Arts and Culture

Review: Stewart Lee – Snowflake/Tornado

The Times’ best living stand-up Stewart Lee played a series of rescheduled shows at The Lowry between the 25th and 29th of January.

“Stewart Lee’s let himself go.”

This is the opening line of the current stand-up show of comedian Stewart Lee, Snowflake/Tornado, two different sets joined together into one evening.

The show was supposed to tour the UK in 2020, though due to COVID-19 was delayed for two years before actually being allowed to be put before an audience.

In the first half, Tornado, Lee talks about how, despite being named The Times greatest living stand-up in 2018, nobody actually knows who he is.
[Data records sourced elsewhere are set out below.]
File: src/hw/sine_gen_cfg.svh
`ifndef SINE_GEN_CFG_SVH
`define SINE_GEN_CFG_SVH

// --------------------
// datapath widths
// --------------------
`define SG_SMP_W        18
`define SG_ACC_W        48
// Q2.16 field inside the accumulator
`define SG_Q_LSB        16
`define SG_Q_MSB        33

// --------------------
// midi
// --------------------
`define SG_MIDI_W       7
`define SG_CMD_W        4
`define SG_CMD_NOTE_ON  4'h9
`define SG_CMD_NOTE_OFF 4'h8
`define SG_MAX_NOTE     99
`define SG_TOP_OCTAVE   7
`define SG_AMPL_SHIFT   9

// --------------------
// sequencer and fixed-point constants
// --------------------
`define SG_PC_W         3
`define SG_PI2          18'h19220
`define SG_PLUS1        18'h10000
`define SG_MINUS1       18'h30000

`endif

File: src/hw/sine_gen_pkg.sv
`default_nettype none

package sine_gen_pkg;

    // dsp view of the alu opcode
    typedef struct packed {
        logic       func;
        logic       xin_mult;
        logic       zin_cin;
        logic       postadd_sub;
        logic [4:0] rsvd;
    } alu_dsp_t;

    // function view, selected by the func flag
    typedef struct packed {
        logic       func;
        logic [7:0] code;
    } alu_fn_t;

    typedef union packed {
        alu_dsp_t dsp;
        alu_fn_t  fn;
    } alu_op_t;

    localparam alu_op_t ALU_OP_NOP   = 9'h000;
    // func flag set, function code 1
    localparam alu_op_t ALU_FUNC_SIN = 9'h101;

    // one flag per sequencer task, several may be active in one cycle
    typedef struct packed {
        logic jump_home;
        logic send_smp;
        logic set_cycle;
        logic clr_cycle;
        logic calc_sin;
        logic mul_ampl;
        logic add_step;
        logic pi2_minus;
        logic wait_hold;
        logic mov_phase;
        logic mov_sin;
        logic min_bound;
        logic max_bound;
    } seq_task_t;

endpackage

`default_nettype wire

File: src/hw/alu_request.sv
`timescale 1ns/1ps
`default_nettype none
`include "sine_gen_cfg.svh"

module alu_request (
    input  sine_gen_pkg::seq_task_t tasks,
    input  wire [`SG_SMP_W-1:0]     phase,
    input  wire                     dir,
    input  wire                     sign,
    input  wire [`SG_SMP_W-1:0]     step,
    input  wire [`SG_MIDI_W-1:0]    ampl,
    input  wire [`SG_ACC_W-1:0]     alu_p,
    output logic                    alu_strobe,
    output sine_gen_pkg::alu_op_t   alu_op,
    output logic [`SG_SMP_W-1:0]    alu_a,
    output logic [`SG_SMP_W-1:0]    alu_b,
    output logic [`SG_ACC_W-1:0]    alu_c
);

    localparam int HI_PAD = `SG_ACC_W - `SG_Q_MSB - 1;

    // tasks that issue a request are one-hot per cycle
    always_comb begin
        alu_strobe = 1'b0;
        alu_op     = sine_gen_pkg::ALU_OP_NOP;
        alu_a      = '0;
        alu_b      = '0;
        alu_c      = '0;
        if (tasks.calc_sin) begin
            alu_strobe = 1'b1;
            alu_op     = sine_gen_pkg::ALU_FUNC_SIN;
            alu_a      = phase;
        end else if (tasks.mul_ampl) begin
            // negate on the negative half wave
            alu_strobe             = 1'b1;
            alu_op.dsp.xin_mult    = 1'b1;
            alu_op.dsp.zin_cin     = 1'b1;
            alu_op.dsp.postadd_sub = ~sign;
            alu_a                  = alu_p[`SG_Q_MSB:`SG_Q_LSB];
            alu_b                  = `SG_SMP_W'(ampl) << `SG_AMPL_SHIFT;
        end else if (tasks.add_step) begin
            // phase +/- step, sign picks the operand, dir picks add or sub
            alu_strobe             = 1'b1;
            alu_op.dsp.xin_mult    = 1'b1;
            alu_op.dsp.zin_cin     = 1'b1;
            alu_op.dsp.postadd_sub = ~dir;
            alu_a                  = step;
            alu_b                  = sign ? `SG_PLUS1 : `SG_MINUS1;
            alu_c                  = {{HI_PAD{1'b0}}, phase, {`SG_Q_LSB{1'b0}}};
        end else if (tasks.pi2_minus) begin
            alu_strobe             = 1'b1;
            alu_op.dsp.xin_mult    = 1'b1;
            alu_op.dsp.zin_cin     = 1'b1;
            alu_op.dsp.postadd_sub = 1'b1;
            alu_a                  = alu_p[`SG_Q_MSB:`SG_Q_LSB];
            alu_b                  = `SG_PLUS1;
            alu_c                  = {{HI_PAD{1'b0}}, `SG_PI2, {`SG_Q_LSB{1'b0}}};
        end
    end

endmodule

`default_nettype wire

File: src/hw/note_voice.sv
`timescale 1ns/1ps
`default_nettype none
`include "sine_gen_cfg.svh"

module note_voice (
    input  wire                    clk,
    input  wire                    reset,
    input  wire                    midi_rdy,
    input  wire [`SG_CMD_W-1:0]    midi_cmd,
    input  wire [`SG_MIDI_W-1:0]   midi_data0,
    input  wire [`SG_MIDI_W-1:0]   midi_data1,
    output logic                   note_on,
    output logic [`SG_MIDI_W-1:0]  ampl,
    output logic [`SG_SMP_W-1:0]   step
);

    logic                  note_on_evt;
    logic                  note_off_evt;
    logic [`SG_MIDI_W-1:0] note;
    logic [`SG_MIDI_W-1:0] note_c;
    logic [`SG_MIDI_W-1:0] octave;
    logic [`SG_MIDI_W-1:0] semi;
    logic [`SG_SMP_W-1:0]  base;

    assign note_on_evt  = midi_rdy && (midi_cmd == `SG_CMD_NOTE_ON);
    assign note_off_evt = midi_rdy && (midi_cmd == `SG_CMD_NOTE_OFF);

    // note-off has priority
    always_ff @(posedge clk or posedge reset) begin
        if (reset) begin
            note    <= '0;
            ampl    <= '0;
            note_on <= 1'b0;
        end else if (note_off_evt) begin
            note    <= '0;
            ampl    <= '0;
            note_on <= 1'b0;
        end else if (note_on_evt) begin
            note    <= midi_data0;
            ampl    <= midi_data1;
            note_on <= 1'b1;
        end
    end

    // --------------------
    // step lookup
    // --------------------
    always_comb begin
        note_c = (note > `SG_MIDI_W'(`SG_MAX_NOTE)) ? `SG_MIDI_W'(`SG_MAX_NOTE) : note;
        octave = note_c / 7'd12;
        semi   = note_c % 7'd12;
    end

    // table holds octave 7, lower octaves shift right
    always_comb begin
        case (semi)
            7'd0:    base = 18'h02311;
            7'd1:    base = 18'h02527;
            7'd2:    base = 18'h0275D;
            7'd3:    base = 18'h029B4;
            7'd4:    base = 18'h02C2F;
            7'd5:    base = 18'h02ECF;
            7'd6:    base = 18'h03198;
            7'd7:    base = 18'h0348B;
            7'd8:    base = 18'h037AB;
            7'd9:    base = 18'h03AFA;
            7'd10:   base = 18'h03E7C;
            default: base = 18'h04233;
        endcase
        // notes 96..99 sit one octave above the table
        if (octave > `SG_MIDI_W'(`SG_TOP_OCTAVE)) begin
            step = base << 1;
        end else begin
            step = base >> (`SG_MIDI_W'(`SG_TOP_OCTAVE) - octave);
        end
    end

endmodule

`default_nettype wire

File: src/hw/phase_quadrant.sv
`timescale 1ns/1ps
`default_nettype none
`include "sine_gen_cfg.svh"

module phase_quadrant (
    input  wire                     clk,
    input  wire                     reset,
    input  sine_gen_pkg::seq_task_t tasks,
    input  wire [`SG_ACC_W-1:0]     alu_p,
    output logic [`SG_SMP_W-1:0]    phase,
    output logic                    dir,
    output logic                    sign,
    output logic                    smp_out_rdy,
    output logic [`SG_SMP_W-1:0]    smp_out
);

    logic [`SG_SMP_W-1:0] sin_val;

    // --------------------
    // quarter-wave folding
    // --------------------
    // dir and sign reset to positive
    always_ff @(posedge clk or posedge reset) begin
        if (reset) begin
            phase <= '0;
            dir   <= 1'b1;
            sign  <= 1'b1;
        end else if (tasks.min_bound) begin
            phase <= '0;
            sign  <= ~sign;
        end else if (tasks.max_bound) begin
            phase <= `SG_PI2;
            dir   <= ~dir;
        end else if (tasks.mov_phase) begin
            phase <= alu_p[`SG_Q_MSB:`SG_Q_LSB];
        end
    end

    // scaled sine of the current pass
    always_ff @(posedge clk or posedge reset) begin
        if (reset) begin
            sin_val <= '0;
        end else if (tasks.mov_sin) begin
            sin_val <= alu_p[`SG_Q_MSB:`SG_Q_LSB];
        end
    end

    // --------------------
    // sample output
    // --------------------
    always_ff @(posedge clk or posedge reset) begin
        if (reset) begin
            smp_out_rdy <= 1'b0;
            smp_out     <= '0;
        end else begin
            smp_out_rdy <= tasks.send_smp;
            if (tasks.send_smp) begin
                smp_out <= sin_val;
            end
        end
    end

endmodule

`default_nettype wire

File: src/hw/sine_gen_top.sv
`timescale 1ns/1ps
`default_nettype none
`include "sine_gen_cfg.svh"

module sine_gen_top (
    input  wire                    clk,
    input  wire                    reset,
    input  wire                    midi_rdy,
    input  wire [`SG_CMD_W-1:0]    midi_cmd,
    input  wire [`SG_MIDI_W-1:0]   midi_data0,
    input  wire [`SG_MIDI_W-1:0]   midi_data1,
    input  wire                    smp_trig,
    output logic                   smp_out_rdy,
    output logic [`SG_SMP_W-1:0]   smp_out,
    output logic                   alu_cycle,
    output logic                   alu_strobe,
    input  wire                    alu_ack,
    input  wire                    alu_stall,
    output sine_gen_pkg::alu_op_t  alu_op,
    output logic [`SG_SMP_W-1:0]   alu_a,
    output logic [`SG_SMP_W-1:0]   alu_b,
    output logic [`SG_ACC_W-1:0]   alu_c,
    input  wire [`SG_ACC_W-1:0]    alu_p
);

    logic                    note_on;
    logic [`SG_MIDI_W-1:0]   ampl;
    logic [`SG_SMP_W-1:0]    step;
    logic [`SG_SMP_W-1:0]    phase;
    logic                    dir;
    logic                    sign;
    sine_gen_pkg::seq_task_t tasks;

    note_voice u_note_voice (
        .clk        (clk),
        .reset      (reset),
        .midi_rdy   (midi_rdy),
        .midi_cmd   (midi_cmd),
        .midi_data0 (midi_data0),
        .midi_data1 (midi_data1),
        .note_on    (note_on),
        .ampl       (ampl),
        .step       (step)
    );

    // result sign comes straight from the accumulator msb
    sine_sequencer u_sine_sequencer (
        .clk        (clk),
        .reset      (reset),
        .note_on    (note_on),
        .smp_trig   (smp_trig),
        .alu_stall  (alu_stall),
        .alu_ack    (alu_ack),
        .result_neg (alu_p[`SG_ACC_W-1]),
        .tasks      (tasks),
        .alu_cycle  (alu_cycle)
    );

    phase_quadrant u_phase_quadrant (
        .clk         (clk),
        .reset       (reset),
        .tasks       (tasks),
        .alu_p       (alu_p),
        .phase       (phase),
        .dir         (dir),
        .sign        (sign),
        .smp_out_rdy (smp_out_rdy),
        .smp_out     (smp_out)
    );

    alu_request u_alu_request (
        .tasks      (tasks),
        .phase      (phase),
        .dir        (dir),
        .sign       (sign),
        .step       (step),
        .ampl       (ampl),
        .alu_p      (alu_p),
        .alu_strobe (alu_strobe),
        .alu_op     (alu_op),
        .alu_a      (alu_a),
        .alu_b      (alu_b),
        .alu_c      (alu_c)
    );

endmodule

`default_nettype wire

File: src/hw/sine_sequencer.sv
`timescale 1ns/1ps
`default_nettype none
`include "sine_gen_cfg.svh"

module sine_sequencer (
    input  wire                     clk,
    input  wire                     reset,
    input  wire                     note_on,
    input  wire                     smp_trig,
    input  wire                     alu_stall,
    input  wire                     alu_ack,
    input  wire                     result_neg,
    output sine_gen_pkg::seq_task_t tasks,
    output logic                    alu_cycle
);

    logic [`SG_PC_W-1:0] pc;

    // --------------------
    // task decode
    // --------------------
    always_comb begin
        tasks = '0;
        case (pc)
            `SG_PC_W'(0): begin
                tasks.wait_hold = !note_on;
            end
            `SG_PC_W'(1): begin
                // a note-off while waiting sends the sequencer home
                tasks.wait_hold = !smp_trig;
                tasks.jump_home = !note_on;
                tasks.send_smp  = smp_trig && note_on;
                tasks.set_cycle = smp_trig && note_on;
            end
            `SG_PC_W'(2): begin
                tasks.wait_hold = alu_stall;
                tasks.calc_sin  = !alu_stall;
            end
            `SG_PC_W'(3): begin
                tasks.wait_hold = !alu_ack;
                tasks.mul_ampl  = alu_ack;
            end
            `SG_PC_W'(4): begin
                tasks.add_step  = 1'b1;
            end
            `SG_PC_W'(5): begin
                tasks.wait_hold = !alu_ack;
                tasks.mov_sin   = alu_ack;
            end
            `SG_PC_W'(6): begin
                // negative phase means the minimum bound was crossed
                tasks.wait_hold = !alu_ack;
                tasks.mov_phase = alu_ack;
                tasks.min_bound = alu_ack && result_neg;
                tasks.clr_cycle = alu_ack && result_neg;
                tasks.jump_home = alu_ack && result_neg;
                tasks.pi2_minus = alu_ack && !result_neg;
            end
            default: begin
                // pc 7, result of pi/2 - phase
                tasks.wait_hold = !alu_ack;
                tasks.max_bound = alu_ack && result_neg;
                tasks.clr_cycle = alu_ack;
                tasks.jump_home = alu_ack;
            end
        endcase
    end

    always_ff @(posedge clk or posedge reset) begin
        if (reset) begin
            pc <= '0;
        end else if (tasks.jump_home) begin
            pc <= '0;
        end else if (!tasks.wait_hold) begin
            pc <= pc + `SG_PC_W'(1);
        end
    end

    // high for the whole alu pass
    always_ff @(posedge clk or posedge reset) begin
        if (reset) begin
            alu_cycle <= 1'b0;
        end else if (tasks.set_cycle) begin
            alu_cycle <= 1'b1;
        end else if (tasks.clr_cycle) begin
            alu_cycle <= 1'b0;
        end
    end

endmodule

`default_nettype wire
===== src/rtl/frame_pkg.sv =====
`default_nettype none

package frame_pkg;

    localparam int frame_bits = 11;
    localparam int data_bits  = 8;

    // Field layout, first bit on the wire at the top.
    typedef struct packed
    {
        logic                 start;
        logic [data_bits-1:0] data;
        logic                 parity;
        logic                 stop;
    } frame_fields_t;

    // Same word seen as shifted bits or as frame fields.
    typedef union packed
    {
        logic [frame_bits-1:0] raw;
        frame_fields_t         fields;
    } frame_word_u;

endpackage

`default_nettype wire


===== src/rtl/sipo_ctrl_pkg.sv =====
`default_nettype none

package sipo_ctrl_pkg;

    // Capture controller states.
    typedef enum logic [2:0]
    {
        st_idle    = 3'd0,
        st_armed   = 3'd1,
        st_lead_in = 3'd2,
        st_logging = 3'd3,
        st_ready   = 3'd4
    } ctrl_state_e;

    // Cycle counter select codes.
    localparam logic [1:0] cnt_sel_clear = 2'b00;
    localparam logic [1:0] cnt_sel_count = 2'b11;
    localparam logic [1:0] cnt_sel_hold  = 2'b10;

    localparam int counter_width = 16;

    // Counter values that close the lead-in and the logging window.
    localparam logic [counter_width-1:0] lead_in_last = 16'd3;
    localparam logic [counter_width-1:0] logging_last = 16'd14;

    // Button debounce.
    localparam int debounce_cycles = 4;
    localparam int debounce_width  = $clog2(debounce_cycles);
    localparam logic [debounce_width-1:0] debounce_last = debounce_width'(debounce_cycles - 1);

endpackage

`default_nettype wire


===== src/rtl/button_sync.sv =====
`timescale 1ns/1ps
`default_nettype none

module button_sync
(
    input  wire  clk2,
    input  wire  reset_b,
    input  wire  button,
    output logic control_signal
);

    logic                                   sync_q1;
    logic                                   sync_q2;
    logic [sipo_ctrl_pkg::debounce_width-1:0] deb_cnt;

    // Two-flop synchronizer.
    always_ff @(posedge clk2 or negedge reset_b)
    begin
        if (!reset_b)
        begin
            sync_q1 <= 1'b0;
            sync_q2 <= 1'b0;
        end
        else
        begin
            sync_q1 <= button;
            sync_q2 <= sync_q1;
        end
    end

    // Output follows only after a run of differing samples.
    always_ff @(posedge clk2 or negedge reset_b)
    begin
        if (!reset_b)
        begin
            deb_cnt        <= '0;
            control_signal <= 1'b0;
        end
        else if (sync_q2 == control_signal)
        begin
            deb_cnt <= '0;
        end
        else if (deb_cnt == sipo_ctrl_pkg::debounce_last)
        begin
            deb_cnt        <= '0;
            control_signal <= sync_q2;
        end
        else
        begin
            deb_cnt <= deb_cnt + 1'b1;
        end
    end

endmodule

`default_nettype wire


===== src/rtl/cycle_counter.sv =====
`timescale 1ns/1ps
`default_nettype none

module cycle_counter
(
    input  wire                                     clk2,
    input  wire                                     reset_b,
    input  wire  [1:0]                              counter_sel,
    output logic [sipo_ctrl_pkg::counter_width-1:0] counter_value
);

    always_ff @(posedge clk2 or negedge reset_b)
    begin
        if (!reset_b)
        begin
            counter_value <= '0;
        end
        else
        begin
            case (counter_sel)
                sipo_ctrl_pkg::cnt_sel_clear: counter_value <= '0;
                sipo_ctrl_pkg::cnt_sel_count: counter_value <= counter_value + 1'b1;
                // Hold, and the unused code.
                default:                      counter_value <= counter_value;
            endcase
        end
    end

    a_clear_to_zero: assert property (
        @(posedge clk2) disable iff (!reset_b)
        counter_sel == sipo_ctrl_pkg::cnt_sel_clear |=> counter_value == '0
    );

endmodule

`default_nettype wire


===== src/rtl/frame_decoder.sv =====
`timescale 1ns/1ps
`default_nettype none

module frame_decoder
(
    input  wire                                 clk2,
    input  wire                                 reset_b,
    input  wire                                 data_ready,
    input  wire  frame_pkg::frame_word_u        frame,
    output logic                                frame_done,
    output logic [frame_pkg::data_bits-1:0]     data_byte,
    output logic                                parity_error,
    output logic                                framing_error
);

    logic ready_q;
    logic ready_rise;

    assign ready_rise = data_ready && !ready_q;

    always_ff @(posedge clk2 or negedge reset_b)
    begin
        if (!reset_b)
        begin
            ready_q       <= 1'b0;
            frame_done    <= 1'b0;
            parity_error  <= 1'b0;
            framing_error <= 1'b0;
        end
        else
        begin
            ready_q    <= data_ready;
            frame_done <= ready_rise;
            if (ready_rise)
            begin
                // Even parity over data and parity bit.
                parity_error  <= ^{frame.fields.data, frame.fields.parity};
                framing_error <= frame.fields.start || !frame.fields.stop;
            end
        end
    end

    always_ff @(posedge clk2)
    begin
        if (ready_rise)
            data_byte <= frame.fields.data;
    end

endmodule

`default_nettype wire


===== src/rtl/sipo_controller.sv =====
`timescale 1ns/1ps
`default_nettype none

module sipo_controller
(
    input  wire                                     clk2,
    input  wire                                     reset_b,
    input  wire                                     control_signal,
    input  wire  [sipo_ctrl_pkg::counter_width-1:0] counter_value,
    output logic [1:0]                              counter_sel,
    output logic                                    data_logging,
    output logic                                    data_ready
);

    sipo_ctrl_pkg::ctrl_state_e state_q;
    sipo_ctrl_pkg::ctrl_state_e state_d;

    always_ff @(posedge clk2 or negedge reset_b)
    begin
        if (!reset_b)
            state_q <= sipo_ctrl_pkg::st_idle;
        else
            state_q <= state_d;
    end

    always_comb
    begin
        counter_sel  = sipo_ctrl_pkg::cnt_sel_clear;
        data_logging = 1'b0;
        data_ready   = 1'b0;
        state_d      = state_q;
        case (state_q)
            sipo_ctrl_pkg::st_idle:
            begin
                if (control_signal)
                    state_d = sipo_ctrl_pkg::st_armed;
            end
            // Wait for the release.
            sipo_ctrl_pkg::st_armed:
            begin
                if (!control_signal)
                    state_d = sipo_ctrl_pkg::st_lead_in;
            end
            sipo_ctrl_pkg::st_lead_in:
            begin
                counter_sel = sipo_ctrl_pkg::cnt_sel_count;
                if (counter_value == sipo_ctrl_pkg::lead_in_last)
                    state_d = sipo_ctrl_pkg::st_logging;
            end
            sipo_ctrl_pkg::st_logging:
            begin
                counter_sel  = sipo_ctrl_pkg::cnt_sel_count;
                data_logging = 1'b1;
                if (counter_value == sipo_ctrl_pkg::logging_last)
                    state_d = sipo_ctrl_pkg::st_ready;
            end
            // New press starts another capture.
            sipo_ctrl_pkg::st_ready:
            begin
                counter_sel = sipo_ctrl_pkg::cnt_sel_hold;
                data_ready  = 1'b1;
                if (control_signal)
                    state_d = sipo_ctrl_pkg::st_armed;
            end
            default:
            begin
                state_d = sipo_ctrl_pkg::st_idle;
            end
        endcase
    end

    a_log_ready_exclusive: assert property (
        @(posedge clk2) disable iff (!reset_b)
        !(data_logging && data_ready)
    );

    // Logging window spans counter values 4 through 14, then drops.
    a_log_window: assert property (
        @(posedge clk2) disable iff (!reset_b)
        $rose(data_logging) |->
            counter_value == sipo_ctrl_pkg::lead_in_last + 1'b1
            ##(frame_pkg::frame_bits - 1)
            (data_logging && counter_value == sipo_ctrl_pkg::logging_last)
            ##1 !data_logging
    );

endmodule

`default_nettype wire


===== src/rtl/sipo_shift_reg.sv =====
`timescale 1ns/1ps
`default_nettype none

module sipo_shift_reg
(
    input  wire                      clk2,
    input  wire                      reset_b,
    input  wire                      data_logging,
    input  wire                      serial_in,
    output frame_pkg::frame_word_u   frame
);

    // First bit in ends at the top after a full frame.
    always_ff @(posedge clk2 or negedge reset_b)
    begin
        if (!reset_b)
        begin
            frame.raw <= '0;
        end
        else if (data_logging)
        begin
            frame.raw <= {frame.raw[frame_pkg::frame_bits-2:0], serial_in};
        end
    end

endmodule

`default_nettype wire


===== src/rtl/sipo_top.sv =====
`timescale 1ns/1ps
`default_nettype none

module sipo_top
(
    input  wire                             clk2,
    input  wire                             reset_b,
    input  wire                             button,
    input  wire                             serial_in,
    output logic                            logging,
    output logic                            ready,
    output logic                            frame_done,
    output logic [frame_pkg::data_bits-1:0] data_byte,
    output logic                            parity_error,
    output logic                            framing_error
);

    logic                                   control_signal;
    logic [1:0]                             counter_sel;
    logic [sipo_ctrl_pkg::counter_width-1:0] counter_value;
    frame_pkg::frame_word_u                 frame_word;

    button_sync button_sync_i
    (
        .clk2           (clk2),
        .reset_b        (reset_b),
        .button         (button),
        .control_signal (control_signal)
    );

    cycle_counter cycle_counter_i
    (
        .clk2          (clk2),
        .reset_b       (reset_b),
        .counter_sel   (counter_sel),
        .counter_value (counter_value)
    );

    sipo_controller sipo_controller_i
    (
        .clk2           (clk2),
        .reset_b        (reset_b),
        .control_signal (control_signal),
        .counter_value  (counter_value),
        .counter_sel    (counter_sel),
        .data_logging   (logging),
        .data_ready     (ready)
    );

    sipo_shift_reg sipo_shift_reg_i
    (
        .clk2         (clk2),
        .reset_b      (reset_b),
        .data_logging (logging),
        .serial_in    (serial_in),
        .frame        (frame_word)
    );

    frame_decoder frame_decoder_i
    (
        .clk2          (clk2),
        .reset_b       (reset_b),
        .data_ready    (ready),
        .frame         (frame_word),
        .frame_done    (frame_done),
        .data_byte     (data_byte),
        .parity_error  (parity_error),
        .framing_error (framing_error)
    );

endmodule

`default_nettype wire
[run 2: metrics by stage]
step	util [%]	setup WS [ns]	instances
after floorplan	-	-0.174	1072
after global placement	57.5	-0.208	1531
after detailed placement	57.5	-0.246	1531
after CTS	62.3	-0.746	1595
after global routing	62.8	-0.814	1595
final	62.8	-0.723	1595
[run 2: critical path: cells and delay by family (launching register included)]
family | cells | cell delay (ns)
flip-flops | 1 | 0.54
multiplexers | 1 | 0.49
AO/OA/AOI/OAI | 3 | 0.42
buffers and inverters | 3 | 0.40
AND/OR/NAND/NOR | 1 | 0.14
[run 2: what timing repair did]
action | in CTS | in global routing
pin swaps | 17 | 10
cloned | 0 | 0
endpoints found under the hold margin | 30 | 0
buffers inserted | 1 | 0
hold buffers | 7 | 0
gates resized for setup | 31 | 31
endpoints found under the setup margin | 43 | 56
However, because of an incorrect Netflix description on his BBC series, Stewart Lee’s Comedy Vehicle, many viewers’ first impression will be that his act consists of sharks raining from the sky over the east coast of the United States.

This being because it is actually the description of the 2013 disaster horror film, Sharknado, that has been mistakenly been attached to his show.

From there the act unravels like a domino run, comparing himself to work of more popularly known comedians such as Jimmy Carr, Dave Chapelle and Ricky Gervais.

It is told as if this all happened to Lee, a ridiculous series of events starting from an insulting GP visit, leading to being chased through London by Dave Chapelle’s bodyguards, and ending with the worst positive review from Alan Bennett.

The second half, Snowflake, is more free flowing, touching on politics, culture, television, comedy, and anything else you can think of.

There is some overlap in the content, as Lee returns to spoof the tropes of acts like Ricky Gervais describing themselves as ‘saying the unsayable.’

“He’s not though, is he,” Lee said. “By definition. He’s just saying the sayable.”

Snowflake, by Lee’s own admission, has been heavily rewritten in the two years delay following the pandemic, Brexit and the ups and downs of the culture wars.

But this is an inadequate description to convey how the show actually plays out.

In the first ten minutes of the act, Lee paused mid-joke to ask the sound team to change the levels. A moment later he turned to the audience and said “That wasn’t scripted, by the way.” Then, turning away, “Or was it? You’ll never know.”

In the past Lee has had elaborate set-ups and pay-offs in his shows that border on insane for the level of intricacy – yet maintaining a fluidity so as to appear almost natural.

Throughout the show, you know that Lee has constructed everything, fine-tuned every joke, and has such a great understanding of how a room shifts and changes in response to an act so as always to be in control.

But at the same time, there are trills of improvisation, references to the audience’s reaction (or lack thereof), or acknowledgement of when something just isn’t working, so it never feels staged or like he’s just saying the next bit to get to the next bit to get to the end.

Instead it’s about an hour and a half of controlled weirdness, simultaneously free and secure – and most importantly, funny in a way no-one else is.

The show may be centred around a conceit of nobody knowing who Stewart Lee is, but if you do you’re certainly glad about it.

Stewart Lee’s Snowflake/Tornado national tour is from January to July 2022, and a second show Basic Lee starts a London run later this year before touring nationally, coming to the The Lowry in April 2023.